就在他说话的这时,那股子一阵一阵的妖风竟隐隐地又有作乱之势。
“先进隔间吧。”黎秋站起身想去拉那太监,自己先踉跄了一步。
“来得好!”那位太监丝毫不惧,撑起手中的油纸伞,看上去颇为潇洒,有备无患。
也不知道是好心还是怎样,他的伞面将黎秋也罩住了。
考生们是见过这风的厉害的,一时间赶紧胡乱向隔间内躲避。
王11趁乱上前,悄悄将手中搜到的东西递给了黎秋。
逆着风行走的,还有柳三和林生。他们从隔间那边过来,刚才也在人群之中站了半天,这时候也来到这边,似乎有话要说。
王11担心风会变大,犹豫着要还是先躲避还是先去拽一把黎秋。
黎秋这会儿脸色有些难看,而且这太监看上去就不太像好人。
可令大家没想到的是,这次这股妖风只是稍作声势,没过几息又缓缓地停了,倒像挑衅似的。
“好啊,这妖物是真没把我们捉妖司放在眼里……许生!”太监的声音立刻又尖利了几分,“布阵!”
“等等……”黎秋阻止道,“还未查明狐妖是扮作哪位考生入场,我们……”
“那又怎样,杂家便作个大阵,”太监桀桀地笑起来,“将这考场内全然肃清,可好?”
黎秋沉默了一下:“有个问题想向您请教。”
“讲来。”
“敢问您用何阵收妖?”
太监勾唇一笑:“自然是阳护阵。”
“此阵以何所画?”
“当然是朱砂。”
“这么大的院子,”黎秋说,“要用不少啊。”
太监一愣,随即笑了:“行了,别跟杂家绕弯子了,今天子时收妖之事早已确定,谁来也没用。”
黎秋无奈地叹了口气:“好,那您布阵吧。”
黎秋朝王11他们这边走过来:“怎么样,你们可有新发现?”
“刚才找了死者王生的朋友,”柳三小声说,“王生确实曾与狐妖有染,似乎是狐妖曾救王生于重病,之后便提出想要和王生一起贡院。王生给了她许诺,临场却又反悔。”
“怎么一起进?”黎秋问。
“这个只听了大概,似乎是有个匣子要带进来,王生怕门口搜检无法通过,影响了前程,最后拒绝了。”林生回答,“只是不知这世上,可有能容纳妖族的匣子?”
“不管有没有,现在狐妖是已经进来了,”王11说,“进来之后便先杀了辜负她的人,也合理。
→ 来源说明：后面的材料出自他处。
## config.mk

```make
export PLATFORM = sky130hd
export DESIGN_NAME = rv_decode
export DESIGN_NICKNAME = d
export VERILOG_FILES = /design/src/hdl/rv_core_pkg.sv /design/src/hdl/rv_decode.sv
export SDC_FILE = /design/constraint.sdc
export NUM_CORES = 1
export LEC_CHECK = 0
export ABC_AREA = 1
export BUFFER_PORTS_ARGS = -buffer_cell sky130_fd_sc_hd__buf_2
export CORE_MARGIN = 5
export CORE_UTILIZATION = 32
export DETAILED_ROUTE_END_ITERATION = 7
export PLACE_DENSITY_LB_ADDON = 0.12
export SETUP_SLACK_MARGIN = 0.15
export SYNTH_ARGS = -nofsm -noshare
export SYNTH_HDL_FRONTEND = slang
export SYNTH_SLANG_ARGS = --single-unit
```

## constraint.sdc

```tcl
create_clock -name vclk -period 1.2
set_input_delay 0.24 -clock vclk [all_inputs]
set_output_delay 0.24 -clock vclk [all_outputs]
set_load 0.05 [all_outputs]
```

## src/hdl/rv_core_pkg.sv

```systemverilog
// ------------------------------
// RV64I multicycle core package.
// Widths, opcode and ALU encodings,
// decode and control words, retire record.
// ------------------------------
`default_nettype none

package rv_core_pkg;

    localparam int XLEN       = 64;
    localparam int ILEN       = 32;
    localparam int REG_ADDR_W = 5;

    // Major opcodes kept in this core.
    typedef enum logic [6:0] {
        OPC_OP     = 7'b0110011,
        OPC_OP_IMM = 7'b0010011,
        OPC_LUI    = 7'b0110111,
        OPC_AUIPC  = 7'b0010111,
        OPC_JAL    = 7'b1101111,
        OPC_BRANCH = 7'b1100011
    } opcode_e;

    typedef enum logic [3:0] {
        ALU_ADD, ALU_SUB, ALU_AND, ALU_OR, ALU_XOR,
        ALU_SLL, ALU_SRL, ALU_SRA, ALU_SLT, ALU_SLTU
    } alu_op_e;

    typedef enum logic [1:0] {IMM_I, IMM_U, IMM_B, IMM_J} imm_sel_e;

    // ------------------------------
    // Datapath mux selects.
    // ------------------------------
    typedef enum logic [1:0] {SRC_A_PC, SRC_A_OLD_PC, SRC_A_REG} src_a_e;
    typedef enum logic [1:0] {SRC_B_REG, SRC_B_IMM, SRC_B_FOUR} src_b_e;
    typedef enum logic [1:0] {RES_ALU_REG, RES_ALU, RES_IMM} result_src_e;

    typedef struct packed {
        opcode_e                cls;
        alu_op_e                alu_op;
        logic [REG_ADDR_W-1:0]  rs1;
        logic [REG_ADDR_W-1:0]  rs2;
        logic [REG_ADDR_W-1:0]  rd;
        logic [XLEN-1:0]        imm;
        logic [2:0]             br_cond;
        logic                   we;
    } decode_t;

    typedef struct packed {
        logic        ir_en;
        logic        pc_en;
        logic        old_pc_en;
        logic        opnd_en;
        logic        res_en;
        logic        rf_we;
        src_a_e      src_a;
        src_b_e      src_b;
        result_src_e res_sel;
        alu_op_e     alu_op;
        logic        retire;
    } ctrl_t;

    typedef struct packed {
        logic zero;
        logic lt;
        logic ltu;
    } alu_flags_t;

    typedef struct packed {
        logic                  valid;
        logic [XLEN-1:0]       pc;
        logic [REG_ADDR_W-1:0] rd;
        logic                  we;
        logic [XLEN-1:0]       data;
    } retire_t;

endpackage

`default_nettype wire

```

## src/hdl/rv_decode.sv

```systemverilog
// ------------------------------
// Instruction decoder.
// Splits the instruction register, picks
// class and ALU op, extends the immediate.
// ------------------------------
`timescale 1ns/1ps
`default_nettype none

module rv_decode (
    input  wire logic [rv_core_pkg::ILEN-1:0] i_instr,
    output rv_core_pkg::decode_t              o_dec,
    output logic                              o_illegal
);
    import rv_core_pkg::*;

    logic [6:0] opcode;
    logic [2:0] funct3;
    logic [6:0] funct7;
    imm_sel_e   imm_sel;

    assign opcode = i_instr[6:0];
    assign funct3 = i_instr[14:12];
    assign funct7 = i_instr[31:25];

    always_comb begin
        o_dec.cls     = opcode_e'(opcode);
        o_dec.alu_op  = ALU_ADD;
        o_dec.rs1     = i_instr[19:15];
        o_dec.rs2     = i_instr[24:20];
        o_dec.rd      = i_instr[11:7];
        o_dec.br_cond = funct3;
        o_dec.we      = 1'b1;
        o_illegal     = 1'b0;
        imm_sel       = IMM_I;
        case (opcode)
            OPC_OP: begin
                case ({funct7, funct3})
                    10'b0000000_000: o_dec.alu_op = ALU_ADD;
                    10'b0100000_000: o_dec.alu_op = ALU_SUB;
                    10'b0000000_001: o_dec.alu_op = ALU_SLL;
                    10'b0000000_010: o_dec.alu_op = ALU_SLT;
                    10'b0000000_011: o_dec.alu_op = ALU_SLTU;
                    10'b0000000_100: o_dec.alu_op = ALU_XOR;
                    10'b0000000_101: o_dec.alu_op = ALU_SRL;
                    10'b0100000_101: o_dec.alu_op = ALU_SRA;
                    10'b0000000_110: o_dec.alu_op = ALU_OR;
                    10'b0000000_111: o_dec.alu_op = ALU_AND;
                    default:         o_illegal    = 1'b1;
                endcase
            end
            OPC_OP_IMM: begin
                case (funct3)
                    3'b000: o_dec.alu_op = ALU_ADD;
                    3'b010: o_dec.alu_op = ALU_SLT;
                    3'b011: o_dec.alu_op = ALU_SLTU;
                    3'b100: o_dec.alu_op = ALU_XOR;
                    3'b110: o_dec.alu_op = ALU_OR;
                    3'b111: o_dec.alu_op = ALU_AND;
                    3'b001: begin
                        o_dec.alu_op = ALU_SLL;
                        o_illegal    = (i_instr[31:26] != 6'b000000);
                    end
                    default: begin
                        // Bit 30 separates srai from srli.
                        o_dec.alu_op = i_instr[30] ? ALU_SRA : ALU_SRL;
                        o_illegal    = ({i_instr[31], i_instr[29:26]} != 5'b00000);
                    end
                endcase
            end
            OPC_LUI, OPC_AUIPC: imm_sel = IMM_U;
            OPC_JAL:            imm_sel = IMM_J;
            OPC_BRANCH: begin
                imm_sel   = IMM_B;
                o_dec.we  = 1'b0;
                o_illegal = (funct3 == 3'b010) || (funct3 == 3'b011);
            end
            default: o_illegal = 1'b1;
        endcase
        if (o_illegal) begin
            o_dec.we = 1'b0;
        end
    end

    // Sign extension per format.
    always_comb begin
        case (imm_sel)
            IMM_U: o_dec.imm = {{(XLEN-32){i_instr[31]}}, i_instr[31:12], 12'b0};
            IMM_B: o_dec.imm = {{(XLEN-13){i_instr[31]}}, i_instr[31], i_instr[7],
                                i_instr[30:25], i_instr[11:8], 1'b0};
            IMM_J: o_dec.imm = {{(XLEN-21){i_instr[31]}}, i_instr[31], i_instr[19:12],
                                i_instr[20], i_instr[30:21], 1'b0};
            default: o_dec.imm = {{(XLEN-12){i_instr[31]}}, i_instr[31:20]};
        endcase
    end

endmodule

`default_nettype wire

```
只是为何要杀考官?”
“搜检时可看到过此匣?”黎秋问。
几人齐齐摇头。
另一边,因为许生找不到朱砂盒,太监正在大动肝火。
“是小人的错,大人勿怪,其实没有朱砂也无妨,此阵可以用血布阵。”许生长跪在地恳求说。
那位太监低头从袖中拔出把匕首来,咣当一声扔在了堂前。
“啊?”王11打了个寒战,“这么认真吗?”
“别管他了,”黎秋有些疲倦地按了按太阳穴,“在那之前,还是得尽快确定……”
“当——”一声格外悠长的锣声响了。
“是子时了?”王11压低了声音问,“老大你撑得住吗?”
黎秋点点头又摇摇头:“不对,既是子时,怎么没听到报时声……”
这时,有位考生慢吞吞地拿着考卷走上大堂。
他脚下是许生正以血画出的符阵,他却似毫不在意,一脚迈过,走到大堂中间,将自己考卷放在空荡荡的监考桌上。
“我交卷。”他仿佛完成了一件极重要的事一般,呼了口气说。
是张生,也只能是他。
原来那声锣响,是交卷的提示。
这种时候,除了一心向考的张生,谁还会想着交卷啊?
于此同时,许生已经画到了符阵的最后一笔。
由于手指上的血液随着时间难以为继,他重又拿起匕首割了一次,再以血为墨去封阵。
“慢着!”黎秋忽然出声。
——已经来不及了。
阵法结成,地面上金光一闪,如同监牢般将身在其中的张生困在了中间。
“狐妖是他吗?”王11问,“我们的排查中,他确实是最可疑。”
道道金光的笼罩中,张生似乎非常痛苦,惨叫一声闭着眼跪在地上。
“哟,自投罗网了?”那太监冷眼旁观着笑道。
黎秋望着阵中的人,轻声开口:“他应该不是狐妖……”
“那他是被谁附身?”王11不解地问。